# DIRECTIONS
For each line below that contains the word "assign", make a copy.

# DATA FOR THIS TASK
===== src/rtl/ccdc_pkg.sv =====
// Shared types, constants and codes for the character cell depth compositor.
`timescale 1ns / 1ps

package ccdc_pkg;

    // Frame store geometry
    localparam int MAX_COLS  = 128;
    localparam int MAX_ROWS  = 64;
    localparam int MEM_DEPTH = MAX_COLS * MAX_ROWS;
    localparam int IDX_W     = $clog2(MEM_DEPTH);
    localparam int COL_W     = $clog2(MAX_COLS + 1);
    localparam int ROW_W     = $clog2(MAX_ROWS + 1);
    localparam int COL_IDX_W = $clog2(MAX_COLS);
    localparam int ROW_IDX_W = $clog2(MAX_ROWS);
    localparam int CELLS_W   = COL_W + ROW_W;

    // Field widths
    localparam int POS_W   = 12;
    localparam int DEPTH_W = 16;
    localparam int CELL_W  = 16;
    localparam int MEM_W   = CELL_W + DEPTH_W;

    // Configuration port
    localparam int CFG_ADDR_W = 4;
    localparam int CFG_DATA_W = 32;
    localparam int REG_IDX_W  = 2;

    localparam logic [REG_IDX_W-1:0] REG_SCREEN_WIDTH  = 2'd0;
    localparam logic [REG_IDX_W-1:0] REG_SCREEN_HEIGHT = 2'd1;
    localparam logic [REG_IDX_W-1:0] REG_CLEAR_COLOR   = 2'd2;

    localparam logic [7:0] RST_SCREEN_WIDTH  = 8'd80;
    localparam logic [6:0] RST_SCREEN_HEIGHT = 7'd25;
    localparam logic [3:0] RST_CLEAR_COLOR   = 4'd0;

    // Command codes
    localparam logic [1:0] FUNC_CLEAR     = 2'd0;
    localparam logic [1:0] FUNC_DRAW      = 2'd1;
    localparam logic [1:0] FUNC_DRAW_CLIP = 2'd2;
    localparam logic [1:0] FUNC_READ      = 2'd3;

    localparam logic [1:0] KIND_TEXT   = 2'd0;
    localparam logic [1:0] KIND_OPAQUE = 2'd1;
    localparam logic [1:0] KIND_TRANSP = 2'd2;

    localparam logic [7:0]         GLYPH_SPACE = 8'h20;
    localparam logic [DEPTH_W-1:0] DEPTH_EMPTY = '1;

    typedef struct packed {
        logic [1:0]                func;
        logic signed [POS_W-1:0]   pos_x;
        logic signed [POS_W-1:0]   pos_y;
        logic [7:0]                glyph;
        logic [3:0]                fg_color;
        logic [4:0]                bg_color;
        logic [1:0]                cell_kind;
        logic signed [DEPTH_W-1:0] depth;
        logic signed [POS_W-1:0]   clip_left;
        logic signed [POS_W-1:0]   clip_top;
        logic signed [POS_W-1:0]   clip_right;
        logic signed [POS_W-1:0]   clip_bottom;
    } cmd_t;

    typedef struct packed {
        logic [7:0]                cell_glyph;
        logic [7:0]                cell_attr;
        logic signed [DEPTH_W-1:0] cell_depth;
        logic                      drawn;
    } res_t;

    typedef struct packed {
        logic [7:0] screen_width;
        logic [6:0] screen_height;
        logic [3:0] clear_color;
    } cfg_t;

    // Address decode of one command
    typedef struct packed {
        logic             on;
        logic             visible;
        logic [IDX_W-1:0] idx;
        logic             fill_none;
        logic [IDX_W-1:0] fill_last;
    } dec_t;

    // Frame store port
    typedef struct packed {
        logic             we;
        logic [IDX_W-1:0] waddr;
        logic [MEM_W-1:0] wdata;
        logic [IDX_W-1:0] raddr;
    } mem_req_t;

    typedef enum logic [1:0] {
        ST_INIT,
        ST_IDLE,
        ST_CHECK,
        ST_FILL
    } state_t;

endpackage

...

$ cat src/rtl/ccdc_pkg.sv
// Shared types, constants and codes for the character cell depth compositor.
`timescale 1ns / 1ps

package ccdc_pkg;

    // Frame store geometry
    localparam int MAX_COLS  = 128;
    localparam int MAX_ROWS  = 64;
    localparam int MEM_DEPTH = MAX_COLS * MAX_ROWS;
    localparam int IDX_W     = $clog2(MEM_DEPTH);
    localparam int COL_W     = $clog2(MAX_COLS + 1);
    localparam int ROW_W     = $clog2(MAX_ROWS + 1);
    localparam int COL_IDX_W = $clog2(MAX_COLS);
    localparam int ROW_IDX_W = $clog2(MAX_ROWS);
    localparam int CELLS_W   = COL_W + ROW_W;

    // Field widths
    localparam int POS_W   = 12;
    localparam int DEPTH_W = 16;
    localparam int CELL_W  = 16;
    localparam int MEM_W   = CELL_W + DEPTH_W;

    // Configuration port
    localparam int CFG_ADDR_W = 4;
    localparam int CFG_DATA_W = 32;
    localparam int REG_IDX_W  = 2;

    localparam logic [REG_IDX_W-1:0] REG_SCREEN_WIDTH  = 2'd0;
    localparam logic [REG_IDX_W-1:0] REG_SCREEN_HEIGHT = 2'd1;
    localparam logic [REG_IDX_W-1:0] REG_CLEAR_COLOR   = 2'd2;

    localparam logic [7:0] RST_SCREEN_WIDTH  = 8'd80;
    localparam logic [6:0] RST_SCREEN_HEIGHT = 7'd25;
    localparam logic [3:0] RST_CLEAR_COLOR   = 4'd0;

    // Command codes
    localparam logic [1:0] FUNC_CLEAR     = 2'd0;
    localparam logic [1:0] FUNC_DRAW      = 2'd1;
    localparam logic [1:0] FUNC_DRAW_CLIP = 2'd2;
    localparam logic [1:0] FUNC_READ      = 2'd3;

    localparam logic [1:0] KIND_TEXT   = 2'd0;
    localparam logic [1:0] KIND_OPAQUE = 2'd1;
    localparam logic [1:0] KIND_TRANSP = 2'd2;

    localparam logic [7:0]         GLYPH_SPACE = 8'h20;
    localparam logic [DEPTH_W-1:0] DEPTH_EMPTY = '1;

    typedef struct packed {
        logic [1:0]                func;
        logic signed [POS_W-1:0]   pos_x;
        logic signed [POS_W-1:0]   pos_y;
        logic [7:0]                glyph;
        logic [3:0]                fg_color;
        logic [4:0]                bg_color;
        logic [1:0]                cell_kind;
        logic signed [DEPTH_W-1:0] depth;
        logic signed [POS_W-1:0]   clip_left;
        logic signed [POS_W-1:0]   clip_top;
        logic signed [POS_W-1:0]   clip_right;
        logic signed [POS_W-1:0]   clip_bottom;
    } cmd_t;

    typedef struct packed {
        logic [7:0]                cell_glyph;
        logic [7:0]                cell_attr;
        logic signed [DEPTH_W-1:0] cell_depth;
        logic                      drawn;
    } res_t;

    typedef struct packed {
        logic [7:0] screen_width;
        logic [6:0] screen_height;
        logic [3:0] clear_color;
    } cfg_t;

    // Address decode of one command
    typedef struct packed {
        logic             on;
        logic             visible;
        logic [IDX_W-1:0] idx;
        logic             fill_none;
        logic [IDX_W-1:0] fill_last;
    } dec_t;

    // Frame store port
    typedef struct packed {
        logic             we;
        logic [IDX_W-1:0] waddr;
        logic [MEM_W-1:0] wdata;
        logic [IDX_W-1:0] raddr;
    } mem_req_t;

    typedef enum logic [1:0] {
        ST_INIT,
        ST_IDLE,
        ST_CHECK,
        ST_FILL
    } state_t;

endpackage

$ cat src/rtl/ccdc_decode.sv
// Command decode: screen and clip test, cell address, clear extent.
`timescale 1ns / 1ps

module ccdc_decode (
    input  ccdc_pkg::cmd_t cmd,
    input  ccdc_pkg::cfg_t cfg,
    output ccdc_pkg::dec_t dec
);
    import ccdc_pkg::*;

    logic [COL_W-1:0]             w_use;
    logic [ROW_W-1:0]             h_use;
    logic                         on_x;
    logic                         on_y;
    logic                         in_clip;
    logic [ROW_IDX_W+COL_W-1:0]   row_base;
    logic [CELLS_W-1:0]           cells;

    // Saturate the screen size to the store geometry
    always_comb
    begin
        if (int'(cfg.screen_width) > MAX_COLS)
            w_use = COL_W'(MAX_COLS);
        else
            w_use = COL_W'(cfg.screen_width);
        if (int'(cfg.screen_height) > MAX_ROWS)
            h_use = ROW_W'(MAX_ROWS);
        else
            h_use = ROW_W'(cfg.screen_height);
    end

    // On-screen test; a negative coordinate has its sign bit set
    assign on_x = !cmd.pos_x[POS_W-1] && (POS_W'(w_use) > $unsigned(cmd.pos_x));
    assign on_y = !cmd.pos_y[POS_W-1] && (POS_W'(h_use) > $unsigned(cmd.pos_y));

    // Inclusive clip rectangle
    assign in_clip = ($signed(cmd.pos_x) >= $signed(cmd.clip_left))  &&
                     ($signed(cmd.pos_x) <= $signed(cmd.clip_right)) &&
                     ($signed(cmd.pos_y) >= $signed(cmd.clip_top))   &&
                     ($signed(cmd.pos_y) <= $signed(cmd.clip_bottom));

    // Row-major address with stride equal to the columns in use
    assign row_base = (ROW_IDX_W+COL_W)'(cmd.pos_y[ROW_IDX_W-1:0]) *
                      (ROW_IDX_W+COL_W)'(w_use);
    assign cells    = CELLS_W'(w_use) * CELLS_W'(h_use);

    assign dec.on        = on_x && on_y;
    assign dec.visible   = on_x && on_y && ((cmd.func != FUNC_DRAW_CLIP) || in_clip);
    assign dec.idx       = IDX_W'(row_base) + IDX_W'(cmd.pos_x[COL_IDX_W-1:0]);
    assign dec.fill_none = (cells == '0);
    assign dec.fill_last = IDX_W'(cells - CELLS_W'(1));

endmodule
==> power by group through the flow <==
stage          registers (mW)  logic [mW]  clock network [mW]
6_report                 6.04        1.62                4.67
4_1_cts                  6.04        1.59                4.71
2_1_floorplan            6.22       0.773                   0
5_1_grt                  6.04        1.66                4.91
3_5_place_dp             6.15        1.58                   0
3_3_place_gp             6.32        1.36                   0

# WRITTEN RESPONSE
    assign on_x = !cmd.pos_x[POS_W-1] && (POS_W'(w_use) > $unsigned(cmd.pos_x));
    assign on_y = !cmd.pos_y[POS_W-1] && (POS_W'(h_use) > $unsigned(cmd.pos_y));
    assign in_clip = ($signed(cmd.pos_x) >= $signed(cmd.clip_left))  &&
    assign row_base = (ROW_IDX_W+COL_W)'(cmd.pos_y[ROW_IDX_W-1:0]) *
    assign cells    = CELLS_W'(w_use) * CELLS_W'(h_use);
    assign dec.on        = on_x && on_y;
    assign dec.visible   = on_x && on_y && ((cmd.func != FUNC_DRAW_CLIP) || in_clip);
    assign dec.idx       = IDX_W'(row_base) + IDX_W'(cmd.pos_x[COL_IDX_W-1:0]);
    assign dec.fill_none = (cells == '0);
    assign dec.fill_last = IDX_W'(cells - CELLS_W'(1));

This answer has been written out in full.